Concerto lugubre for viola and orchestra (1975)
Concerto lugubre, fragment of a rehearsal during the 1976 Warsaw Autumn Festival (fragment of a television programme, "A music lover's Tuesday", 1976), performers: Stefan Kamasa - viola, Polish Radio and Television Symphony Orchestra, Jacek Kasprzyk - conductor
The Concerto for viola solo and orchestra with a rich percussion set was commissioned by the city of Nuremberg, where it was also premiered. It is a memorial concerto with some autobiographical origins. The dedication in the score – “In memory of my mother, who died in 1974” – is a clear indication of the personal reasons behind the writing of the work.
The composer explained the form of the work in the following manner:
I already knew the beginning of the Concerto, I knew the middle elegy with the drums as if over an open grave, I had written the final solos of the flute and the viola, as well as the final, dissonant, though slightly brightened up chords of the violins, covering a barely audible C major chord. I already had a musical “plot” of the piece, which led from a growing resistance and rebellion, through pain and horror to the final gentle sadness, quiet acceptance of the inevitable.
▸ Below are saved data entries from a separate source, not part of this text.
==> src/rtl/if_fetch_unit.sv <==
// Instruction-fetch stage: drives a 1-cycle-latency ROM, presents PC/instr to IF/ID.
// A one-entry hold buffer keeps the visible instruction stable across stalls.
module if_fetch_unit (
  input  logic        clk,
  input  logic        rstn,
  input  logic        stall,
  input  logic        branch_taken,
  input  logic [7:0]  branch_target,
  output logic        imem_en,
  output logic [7:0]  imem_addr,
  input  logic [19:0] imem_rdata,
  output logic [7:0]  pc_out,
  output logic [19:0] instr_out,
  output logic        valid_out
);

  typedef enum logic [1:0] {
    BOOT = 2'd0,
    RUN  = 2'd1,
    HOLD = 2'd2
  } state_e;

  state_e      state_q, state_d;
  logic [7:0]  fpc_q, fpc_d;
  logic [7:0]  opc_q, opc_d;
  logic [19:0] hold_q, hold_d;

  always_ff @(posedge clk or negedge rstn) begin
    if (!rstn) begin
      state_q <= BOOT;
      fpc_q   <= 8'h00;
      opc_q   <= 8'h00;
      hold_q  <= 20'h0;
    end else begin
      state_q <= state_d;
      fpc_q   <= fpc_d;
      opc_q   <= opc_d;
      hold_q  <= hold_d;
    end
  end

  // Every enabled ROM read is a fetch; branch overrides stall.
  always_comb begin
    imem_addr = branch_taken ? branch_target : fpc_q;
    imem_en   = branch_taken | ~stall;
    fpc_d     = fpc_q;
    opc_d     = opc_q;
    hold_d    = hold_q;
    if (imem_en) begin
      opc_d = imem_addr;
      fpc_d = imem_addr + 8'd1;
    end
    if (branch_taken)
      hold_d = 20'h0;
    else if (state_q == RUN && stall)
      hold_d = imem_rdata;
  end

  always_comb begin
    state_d = state_q;
    if (branch_taken) begin
      state_d = RUN;
    end else begin
      case (state_q)
        BOOT:    state_d = stall ? BOOT : RUN;
        RUN:     state_d = stall ? HOLD : RUN;
        HOLD:    state_d = stall ? HOLD : RUN;
        default: state_d = BOOT;
      endcase
    end
  end

  always_comb begin
    pc_out    = opc_q;
    instr_out = 20'h0;
    valid_out = 1'b0;
    if (!branch_taken) begin
      case (state_q)
        RUN: begin
          instr_out = imem_rdata;
          valid_out = 1'b1;
        end
        HOLD: begin
          instr_out = hold_q;
          valid_out = 1'b1;
        end
        default: begin
          instr_out = 20'h0;
          valid_out = 1'b0;
        end
      endcase
    end
  end

endmodule
==> config.mk <==
export PLATFORM = sky130hd
export DESIGN_NAME = if_fetch_unit
export DESIGN_NICKNAME = d
export VERILOG_FILES = /design/src/rtl/if_fetch_unit.sv
export SDC_FILE = /design/constraint.sdc
export NUM_CORES = 1
export LEC_CHECK = 0
export BUFFER_PORTS_ARGS = -buffer_cell sky130_fd_sc_hd__buf_4
export CAP_MARGIN = 15
export CORE_MARGIN = 2
export CORE_UTILIZATION = 42
export DETAILED_ROUTE_END_ITERATION = 7
export PLACE_DENSITY = 0.7
export SYNTH_ARGS = -nofsm -noshare
export SYNTH_HDL_FRONTEND = slang
export SYNTH_SLANG_ARGS = --single-unit
export TNS_END_PERCENT = 20
==> constraint.sdc <==
create_clock -name clk -period 1.55 [get_ports clk]
set_input_delay 0.31 -clock clk [delete_from_list [all_inputs] [get_ports clk]]
set_output_delay 0.31 -clock clk [all_outputs]
set_load 0.005 [all_outputs]
==> results.md <==
- Status: finished, violations left
- Violated checks: negative setup slack
- Vias: 1927
- Starting utilization of the core area: 43.58%
- Hold_sp: stall
- R2r setup slk: 0.06 ns
- DR vias/cell: 5.005
- Final hold viol count: 0
- Synth warn: 0
- Fin Hold WS: 0.2381 ns
- Post-synthesis compound-gate area fraction: 17.51%
- Hpwl dp: 3.634 mm
- Post-layout min period: 1.806 ns
- Mux cell area share after synthesis: 4.742%
- Grt ovf: 0
- Clock root buffer: clkbuf_8
- Endpoint type of the worst setup path: output pin
- Startpoint Class: flop
- GRT Overall Usage: 20.15%
- Synth Cell Area: 2058 um2
- Initial antenna violation count: 0
- Highest clock rate: 0.5538 GHz
- Crit-path max cell delay: 0.39 ns
- RePlAce Congestion: 0.8073
- Cells after synthesis: 240
- Layout cell share with drive strength beyond 1: 38.99%
- DR WL/cell: 13.68 um
- Cts bufs inserted: 5
- First-pass GRT wire length: 8.562 mm
- Library cells used by synthesis: 29
- Largest net degree at the start of global routing: 39
- Power Dens Cells: 933.1 nW/um2
- Worst setup margin: -0.2558 ns
- Data arrival, critical path: 1.50 ns
- Worst path required time: 1.24 ns
- Critical path type: flop to output pin
- Synth Area in XOR/XNOR: 2.553%
- ANT nets after route: 0
- Top-count cell post-synth: nand2_1
- H-Tree Level Count: 2
- Worst Max-Slew Pin Slew: 0.4815 ns
- Max Cap Viol: 0
- Syn Nets: 277
- Clk pin slew, worst setup/hold paths: 0.07 ns
- Period utilization: 116.5%
- Final net count: 356
- Largest family of logic cells by synthesized area: simple AND/OR/NAND/NOR gates
- Ant. Diodes: 0
- Reg2Reg Depth: 7
- Mapped Avg Cell Area: 8.576 um2
- Area grow syn2layout: 45.05%
- Top FF cell, synth: dfrtp_1
- Critical path's top delay family: flip-flops
- Ranking of synthesized cells by area: dfrtp_1 46%, nand2_1 9.7%, a22oi_1 7.7%, a21oi_1 7.1%, nor2_1 5.7%
- Synth top area share: 46.20%
- I/O pin count: 70
- Worst Hold Depth: 2
- Sequential area share after synthesis: 46.20%
- Vias in the first global route: 1922
- Worst Hold Path EP: state_q[0]
- Layout Skew: 0.003889 ns
- Largest area contributor in the netlist: dfrtp_1
- Die X: 74.01 um
- Full die area: 5477 um2
- Leak: 0.001395 uW
- DRC violations left: 0
- Crit path max fanout: 21
- CTS max path bufs: 2
- Clk sinks: 38
- Fraction of registers with async set/reset: 100.0%
- Flip-flop and latch count after synthesis: 38
- Port-buffer cells: 69
- Slowest CP cell: dfrtp_1
- Critical R2R Capture: hold_q[0]
- Worst r2r src: state_q[1]
- Post-route insts no fill: 385
- Slew HR: 67.90%
- DRT iter0 DRCs: 99
- RSZ-0062 raised after global routing: true
- Crit-path cells: inv_2, ha_4, nand2_4, buf_12, nor2_2, buf_4
- DIE HEIGHT: 74.01 um
- EDFF count, synth: 0
- Top post-synthesis cells by count: 53 x nand2_1, 38 x dfrtp_1, 31 x nor2_1
- CTS tree: done
- Adder-cell share of the synthesized area: 3.040%
- Simple-gate share of the synthesized area: 19.94%
- WP buf/inv: 3
- Worst skew pair latency: 0.29 ns
- Placed cells: 376
- Hold WC Path Type: input port to flop
- Final setup violation count: 21
- Drt total wl: 5.267 mm
- Std-Cell Rows: 25
- Core Footprint: 4723 um2
- 1st-pass router iterations: 4
- Max-slew violations: 0
- VDD IR max: 0.6106 mV
-- kinds of logic after synthesis --
logic type,count (synthesis)
AOI/OAI and AO/OA,57
DFF,38
muxes,9
adders and majority gates,5
xor gates and xnor gates,6
buffers and inverters,29
and+or+nand+nor,96
-- metal layers --
| metal | vias to the layer above | part of all wire, % | global-route usage (%) |
|---|---|---|---|
| li1 | 956 | - | - |
| met1 | 897 | 42 | 24.70 |
| met2 | 67 | 50 | 35.32 |
| met3 | 7 | 6.2 | 3.523 |
| met4 | 0 | 1.3 | 7.879 |
| met5 | - | 0 | 0 |
-- metrics by stage --
stage	worst slack [ns]	utilization, %	setup TNS, ns	power [uW]	area (um2)
2_1_floorplan	-0.08532	-	-0.1639	1625	2096
3_3_place_gp	-0.02704	59.13	-0.05337	2048	2793
3_5_place_dp	-0.05481	59.13	-0.4894	2072	2793
4_1_cts	-0.2447	62.38	-4.712	2784	2947
5_1_grt	-0.3304	63.21	-6.570	2945	2985
6_report	-0.2558	63.21	-4.817	2786	2985
-- state kept, by name, summed over array words and instances (netlist names) --
signal,cells
pc_out,8
fpc_q,8
hold_q,20
state_q,2
-- power breakdown --
group | total (uW) | switching [uW] | internal (uW)
registers | 1210 | 101 | 1110
logic | 902 | 419 | 483
clock network | 671 | 328 | 343
-- repair_timing --
item | 4_1_cts | 5_1_grt
hold buffers | 1 | 0
endpoints found under the hold margin | 30 | 0
resized for setup | 13 | 12
endpoints found under the setup margin | 22 | 40
setup buffers | 2 | 0
-- cell usage in the layout (no fill, tap or decap), types with 2 or more instances in the layout --
master / n
xnor2_1: 6
buf_4: 81
dfrtp_1: 38
nand2_1: 51
o21ai_0: 2
nor2_1: 24
inv_1: 8
a21oi_1: 29
buf_6: 2
ha_4: 2
buf_12: 5
nand3b_1: 2
mux2_4: 2
inv_2: 3
mux2i_1: 2
nand3_1: 3
nand4_1: 2
a22oi_2: 3
clkbuf_8: 6
a22oi_1: 18
mux2i_2: 4
nor2_2: 6
ha_2: 2
-- worst max-delay path by stage --
stage	startpoint	endpoint	slack (ns)	depth (start not counted)
floorplan	branch_taken	fpc_q[6]	-0.09	8
global placement	branch_taken	fpc_q[6]	-0.03	7
detailed placement	branch_taken	fpc_q[6]	-0.05	6
CTS	state_q[0]	instr_out[1]	-0.24	6
global route	state_q[1]	instr_out[16]	-0.33	6
finish	state_q[0]	instr_out[16]	-0.26	6
-- final cells by class --
class,instances,area [um2]
multi-input combinational,173,1080
clock buffer,6,82.58
tap,67,83.83
sequential,38,950.9
inverter,12,47.55
fill,425,1738
timing repair buffer,89,740.7
Power figures use the tool's default switching activity.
I heard a persistent E flat note, the ever present central point of the work, as well as three chords containing the entire sound material used in the score vertically and horizontally.
It is difficult to unequivocally and unquestionably describe the structure of the work, because its musical narrative is continuous. Moments in which the sonic action stops completely are not a formal caesura (i.e. they do no signify the end of a given section), but, above all, serve a dramatic function. However, we can distinguish three larger fragments (movements) preceded by an introduction and crowned with a coda. This symbolic division stems from the emotional “plot” of the work as declared by Baird. The introduction (bars 1-10) brings in a restless mood, part one (bars 11-44) is dramatic, part two (bars 45-94) – elegiac, and part three (bards 95–150) – very aggressive. The climax of the entire piece is almost in accordance with the “golden ratio” principle and falls in the last section. It is released in a quiet coda heading for niente (bars 151-179). Such a formal arrangement brings to mind classical principles.
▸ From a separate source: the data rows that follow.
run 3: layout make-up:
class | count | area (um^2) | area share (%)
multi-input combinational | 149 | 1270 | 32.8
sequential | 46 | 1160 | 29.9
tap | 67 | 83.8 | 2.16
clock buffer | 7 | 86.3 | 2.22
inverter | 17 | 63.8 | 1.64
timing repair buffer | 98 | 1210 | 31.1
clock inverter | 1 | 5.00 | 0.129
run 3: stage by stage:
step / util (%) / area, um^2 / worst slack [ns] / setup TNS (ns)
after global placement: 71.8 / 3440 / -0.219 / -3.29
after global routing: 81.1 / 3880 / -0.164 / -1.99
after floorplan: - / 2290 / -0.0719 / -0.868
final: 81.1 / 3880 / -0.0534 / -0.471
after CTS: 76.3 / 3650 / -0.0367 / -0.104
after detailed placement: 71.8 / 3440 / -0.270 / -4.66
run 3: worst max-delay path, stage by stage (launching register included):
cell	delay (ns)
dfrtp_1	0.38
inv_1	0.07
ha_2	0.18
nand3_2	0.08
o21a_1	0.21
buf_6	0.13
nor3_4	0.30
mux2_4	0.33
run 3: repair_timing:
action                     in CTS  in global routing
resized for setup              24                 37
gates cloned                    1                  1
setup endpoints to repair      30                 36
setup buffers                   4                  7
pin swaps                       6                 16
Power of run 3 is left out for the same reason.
[src/rtl/pwm_capture.sv]
// PWM capture: synchronises an asynchronous PWM input, measures period and
// high time in clocks, and reports a quantised duty cycle with a one-cycle
// valid pulse. Detects a stuck input and reports it as a timeout.
module pwm_capture
    import pwm_capture_pkg::*;
#(
    parameter int CNT_W       = CNT_W_DEF,
    parameter int DUTY_W      = DUTY_W_DEF,
    parameter int SYNC_STAGES = SYNC_STAGES_DEF   // must be at least 2
) (
    input  logic              clk,
    input  logic              reset,
    input  logic              pwm_in,
    output logic [DUTY_W-1:0] duty_cycle,
    output logic [CNT_W-1:0]  period,
    output logic [CNT_W-1:0]  high_time,
    output logic              valid,
    output logic              locked,
    output logic              timeout
);

    localparam logic [CNT_W-1:0]  CNT_MAX  = {CNT_W{1'b1}};
    localparam logic [CNT_W-1:0]  CNT_ONE  = {{(CNT_W-1){1'b0}}, 1'b1};
    localparam logic [CNT_W-1:0]  CNT_ZERO = {CNT_W{1'b0}};
    localparam logic [DUTY_W-1:0] DUTY_MAX = {DUTY_W{1'b1}};

    // Clamp the DUTY_W+1 bit quotient into the DUTY_W bit display code.
    function automatic logic [DUTY_W-1:0] sat_duty(input logic [DUTY_W:0] q_in);
        logic [DUTY_W-1:0] res;
        if (q_in[DUTY_W]) begin
            res = DUTY_MAX;
        end else begin
            res = q_in[DUTY_W-1:0];
        end
        return res;
    endfunction

    logic [SYNC_STAGES-1:0] sync_r;
    logic                   lvl_d_r;
    logic                   lvl_s;
    logic                   rise_s;
    logic                   fall_s;

    logic [CNT_W-1:0]       cnt_r;
    logic [CNT_W-1:0]       hi_lat_r;
    logic [CNT_W-1:0]       op_per_r;
    logic [CNT_W-1:0]       op_hi_r;

    cap_state_e             state_r;
    logic                   div_start_s;
    logic [DUTY_W:0]        div_q_s;
    logic                   div_done_s;

    assign lvl_s  = sync_r[SYNC_STAGES-1];
    assign rise_s = lvl_s & ~lvl_d_r;
    assign fall_s = ~lvl_s & lvl_d_r;

    // A rise only starts a division when a measurement is being accepted;
    // a rise arriving while the divider is busy is dropped.
    assign div_start_s = rise_s & ((state_r == ST_ARM) | (state_r == ST_TRACK));

    // Input synchroniser chain plus one delay flop for edge detection.
    always_ff @(posedge clk or negedge reset) begin
        if (!reset) begin
            sync_r  <= {SYNC_STAGES{1'b0}};
            lvl_d_r <= 1'b0;
        end else begin
            sync_r  <= {sync_r[SYNC_STAGES-2:0], pwm_in};
            lvl_d_r <= lvl_s;
        end
    end

    // Free-running edge-to-edge counter with high-time latch on the falling edge.
    always_ff @(posedge clk or negedge reset) begin
        if (!reset) begin
            cnt_r    <= CNT_ZERO;
            hi_lat_r <= CNT_ZERO;
        end else begin
            if (rise_s) begin
                cnt_r <= CNT_ONE;
            end else if (cnt_r != CNT_MAX) begin
                cnt_r <= cnt_r + CNT_ONE;
            end
            if (fall_s) begin
                hi_lat_r <= cnt_r;
            end
        end
    end

    // Duty division; operands are the period ending at this rise and the
    // high time latched at the preceding fall.
    pwm_duty_div #(
        .NUM_W  (CNT_W),
        .Q_FRAC (DUTY_W)
    ) u_div (
        .clk   (clk),
        .reset (reset),
        .start (div_start_s),
        .num   (hi_lat_r),
        .den   (cnt_r),
        .q     (div_q_s),
        .done  (div_done_s)
    );

    // Measurement FSM with registered result, status and valid outputs.
    always_ff @(posedge clk or negedge reset) begin
        if (!reset) begin
            state_r    <= ST_IDLE;
            op_per_r   <= CNT_ZERO;
            op_hi_r    <= CNT_ZERO;
            duty_cycle <= {DUTY_W{1'b0}};
            period     <= CNT_ZERO;
            high_time  <= CNT_ZERO;
            valid      <= 1'b0;
            locked     <= 1'b0;
            timeout    <= 1'b0;
        end else begin
            valid <= 1'b0;
            case (state_r)
                ST_IDLE: begin
                    // The partial period before the first rise is discarded.
                    if (rise_s) begin
                        state_r <= ST_ARM;
                    end
                end
                ST_ARM, ST_TRACK: begin
                    if (rise_s) begin
                        op_per_r <= cnt_r;
                        op_hi_r  <= hi_lat_r;
                        state_r  <= ST_DIV;
                    end else if (cnt_r == CNT_MAX) begin
                        // Stuck input: report the level it is stuck at.
                        duty_cycle <= lvl_s ? DUTY_MAX : {DUTY_W{1'b0}};
                        period     <= CNT_ZERO;
                        high_time  <= CNT_ZERO;
                        valid      <= 1'b1;
                        locked     <= 1'b0;
                        timeout    <= 1'b1;
                        state_r    <= ST_IDLE;
                    end
                end
                ST_DIV: begin
                    if (div_done_s) begin
                        duty_cycle <= sat_duty(div_q_s);
                        period     <= op_per_r;
                        high_time  <= op_hi_r;
                        valid      <= 1'b1;
                        locked     <= 1'b1;
                        timeout    <= 1'b0;
                        state_r    <= ST_TRACK;
                    end
                end
                default: begin
                    state_r <= ST_IDLE;
                end
            endcase
        end
    end

endmodule : pwm_capture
Concerto lugubre, Tadeusz Baird talking to Grzegorz Michalski (fragment of a television programme, "A music lover's Tuesday", 1976)
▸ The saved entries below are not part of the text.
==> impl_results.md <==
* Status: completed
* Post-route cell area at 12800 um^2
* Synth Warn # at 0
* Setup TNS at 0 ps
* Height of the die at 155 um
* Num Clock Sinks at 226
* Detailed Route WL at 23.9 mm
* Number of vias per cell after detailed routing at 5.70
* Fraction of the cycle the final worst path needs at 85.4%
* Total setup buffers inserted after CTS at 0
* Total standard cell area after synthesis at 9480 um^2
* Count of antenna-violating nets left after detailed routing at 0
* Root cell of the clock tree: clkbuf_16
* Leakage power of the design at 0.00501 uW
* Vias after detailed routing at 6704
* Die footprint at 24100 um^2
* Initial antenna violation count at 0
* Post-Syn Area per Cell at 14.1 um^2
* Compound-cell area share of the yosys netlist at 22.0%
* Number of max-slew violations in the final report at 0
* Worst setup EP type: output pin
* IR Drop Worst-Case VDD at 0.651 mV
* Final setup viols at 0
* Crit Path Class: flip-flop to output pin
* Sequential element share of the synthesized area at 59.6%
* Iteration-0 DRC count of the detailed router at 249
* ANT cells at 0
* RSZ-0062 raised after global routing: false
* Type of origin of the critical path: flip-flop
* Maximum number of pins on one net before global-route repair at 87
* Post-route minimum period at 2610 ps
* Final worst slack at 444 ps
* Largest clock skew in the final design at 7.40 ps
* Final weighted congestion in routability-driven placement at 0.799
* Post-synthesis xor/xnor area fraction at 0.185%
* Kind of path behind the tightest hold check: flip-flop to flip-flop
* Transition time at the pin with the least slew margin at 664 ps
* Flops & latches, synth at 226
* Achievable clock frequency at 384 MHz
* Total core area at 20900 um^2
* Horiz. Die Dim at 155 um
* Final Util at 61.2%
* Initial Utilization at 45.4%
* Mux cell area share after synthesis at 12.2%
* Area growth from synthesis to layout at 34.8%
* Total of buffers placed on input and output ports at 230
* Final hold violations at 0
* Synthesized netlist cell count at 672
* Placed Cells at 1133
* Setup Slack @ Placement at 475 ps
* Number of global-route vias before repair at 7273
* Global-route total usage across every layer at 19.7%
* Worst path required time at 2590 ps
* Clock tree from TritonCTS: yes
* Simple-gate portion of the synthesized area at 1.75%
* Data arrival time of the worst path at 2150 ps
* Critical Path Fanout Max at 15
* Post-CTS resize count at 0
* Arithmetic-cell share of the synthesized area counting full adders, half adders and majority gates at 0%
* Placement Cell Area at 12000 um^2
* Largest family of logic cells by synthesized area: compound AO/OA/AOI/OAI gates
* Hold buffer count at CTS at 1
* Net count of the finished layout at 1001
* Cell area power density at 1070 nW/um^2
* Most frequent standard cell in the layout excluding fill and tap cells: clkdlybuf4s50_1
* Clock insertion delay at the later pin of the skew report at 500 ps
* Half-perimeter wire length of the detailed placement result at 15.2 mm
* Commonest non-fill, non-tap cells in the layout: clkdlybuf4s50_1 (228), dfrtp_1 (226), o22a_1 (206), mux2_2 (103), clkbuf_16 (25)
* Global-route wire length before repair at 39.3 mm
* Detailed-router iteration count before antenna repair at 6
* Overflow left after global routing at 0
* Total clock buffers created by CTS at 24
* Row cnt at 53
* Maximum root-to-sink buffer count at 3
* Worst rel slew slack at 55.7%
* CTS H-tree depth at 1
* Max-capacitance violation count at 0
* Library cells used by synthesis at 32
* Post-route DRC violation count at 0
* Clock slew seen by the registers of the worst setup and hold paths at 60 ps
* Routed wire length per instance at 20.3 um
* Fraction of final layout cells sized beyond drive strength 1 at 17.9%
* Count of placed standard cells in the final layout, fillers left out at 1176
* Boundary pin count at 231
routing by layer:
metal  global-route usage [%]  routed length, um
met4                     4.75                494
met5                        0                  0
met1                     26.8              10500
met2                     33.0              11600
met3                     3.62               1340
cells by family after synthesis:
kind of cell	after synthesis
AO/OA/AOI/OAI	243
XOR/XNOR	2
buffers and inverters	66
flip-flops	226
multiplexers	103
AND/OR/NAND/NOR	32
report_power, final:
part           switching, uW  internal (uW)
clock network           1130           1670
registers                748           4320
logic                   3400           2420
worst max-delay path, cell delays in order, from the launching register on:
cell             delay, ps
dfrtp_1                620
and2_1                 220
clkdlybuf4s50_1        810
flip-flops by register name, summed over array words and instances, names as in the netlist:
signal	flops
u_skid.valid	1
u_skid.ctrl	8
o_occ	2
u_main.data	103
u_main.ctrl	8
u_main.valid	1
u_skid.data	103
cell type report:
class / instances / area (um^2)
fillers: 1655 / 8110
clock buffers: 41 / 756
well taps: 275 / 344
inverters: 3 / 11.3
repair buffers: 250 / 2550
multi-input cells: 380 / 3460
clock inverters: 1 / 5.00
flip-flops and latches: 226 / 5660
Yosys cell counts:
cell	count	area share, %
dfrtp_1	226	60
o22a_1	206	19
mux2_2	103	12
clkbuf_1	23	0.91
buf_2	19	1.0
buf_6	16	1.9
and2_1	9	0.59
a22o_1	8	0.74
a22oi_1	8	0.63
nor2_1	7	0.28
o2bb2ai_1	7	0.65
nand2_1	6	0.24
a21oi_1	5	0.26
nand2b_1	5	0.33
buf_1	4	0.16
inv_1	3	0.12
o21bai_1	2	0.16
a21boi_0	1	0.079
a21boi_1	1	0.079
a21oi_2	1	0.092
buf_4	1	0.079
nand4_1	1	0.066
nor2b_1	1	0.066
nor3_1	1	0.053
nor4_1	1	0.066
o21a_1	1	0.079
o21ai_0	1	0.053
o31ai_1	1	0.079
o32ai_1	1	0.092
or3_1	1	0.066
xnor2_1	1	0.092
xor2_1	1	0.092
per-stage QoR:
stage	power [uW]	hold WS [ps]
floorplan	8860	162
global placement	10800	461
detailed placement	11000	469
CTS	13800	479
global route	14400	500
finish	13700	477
[src/rtl/udma_rx_ch_arbiter_if.sv]
// Lane-side and core-side signal bundle for udma_rx_ch_arbiter.
// slave = arbiter view, master = the surrounding peripheral/core view.
interface udma_rx_ch_arbiter_if #(
  parameter int N_CH   = 4,
  parameter int DATA_W = 32,
  parameter int DEST_W = 8
);
  localparam int CH_W = $clog2(N_CH);

  logic [N_CH-1:0]        clr_i;
  logic [N_CH-1:0]        in_valid_i;
  logic [N_CH*DATA_W-1:0] in_data_i;
  logic [N_CH*2-1:0]      in_datasize_i;
  logic [N_CH*DEST_W-1:0] in_dest_i;
  logic [N_CH-1:0]        in_ready_o;
  logic                   out_valid_o;
  logic [DATA_W-1:0]      out_data_o;
  logic [1:0]             out_datasize_o;
  logic [DEST_W-1:0]      out_dest_o;
  logic [CH_W-1:0]        out_ch_o;
  logic                   out_ready_i;
  logic [N_CH-1:0]        lane_pending_o;

  modport slave (
    input  clr_i, in_valid_i, in_data_i, in_datasize_i, in_dest_i, out_ready_i,
    output in_ready_o, out_valid_o, out_data_o, out_datasize_o, out_dest_o,
           out_ch_o, lane_pending_o
  );

  modport master (
    output clr_i, in_valid_i, in_data_i, in_datasize_i, in_dest_i, out_ready_i,
    input  in_ready_o, out_valid_o, out_data_o, out_datasize_o, out_dest_o,
           out_ch_o, lane_pending_o
  );
endinterface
In three key chords Baird indicates the entire material of the work organised around the central note of E flat. These chords are presented by string instruments (in bars 12, 15 and 18), immediately after the introduction of the viola solo. These are: a ninth seven-note chord, a tenth nine-note chord and a twelfth eleven-note chord. By adding up these chords, we get the full chromatic material from B to F2. It is transformed qualitatively by means of articulation (e.g. sudden and violent rhythmic accents by the percussion, piano and harp, as well as short and robust strikes of the wind instruments) or selection of instruments (e.g. viola solo and alto flute carrying a sad, “improvised” melody). Some variety is also brought by dissonant or delicate chords as well as a kind of micropolyphony based on aleatory repetitions of cells comprising several notes. The sombre and mournful nature of Concerto lugubre is achieved thanks to the low, dark and vivid colour of the three dominant instruments – the viola, the alto flute and the timpani – and thanks to the changing tempo.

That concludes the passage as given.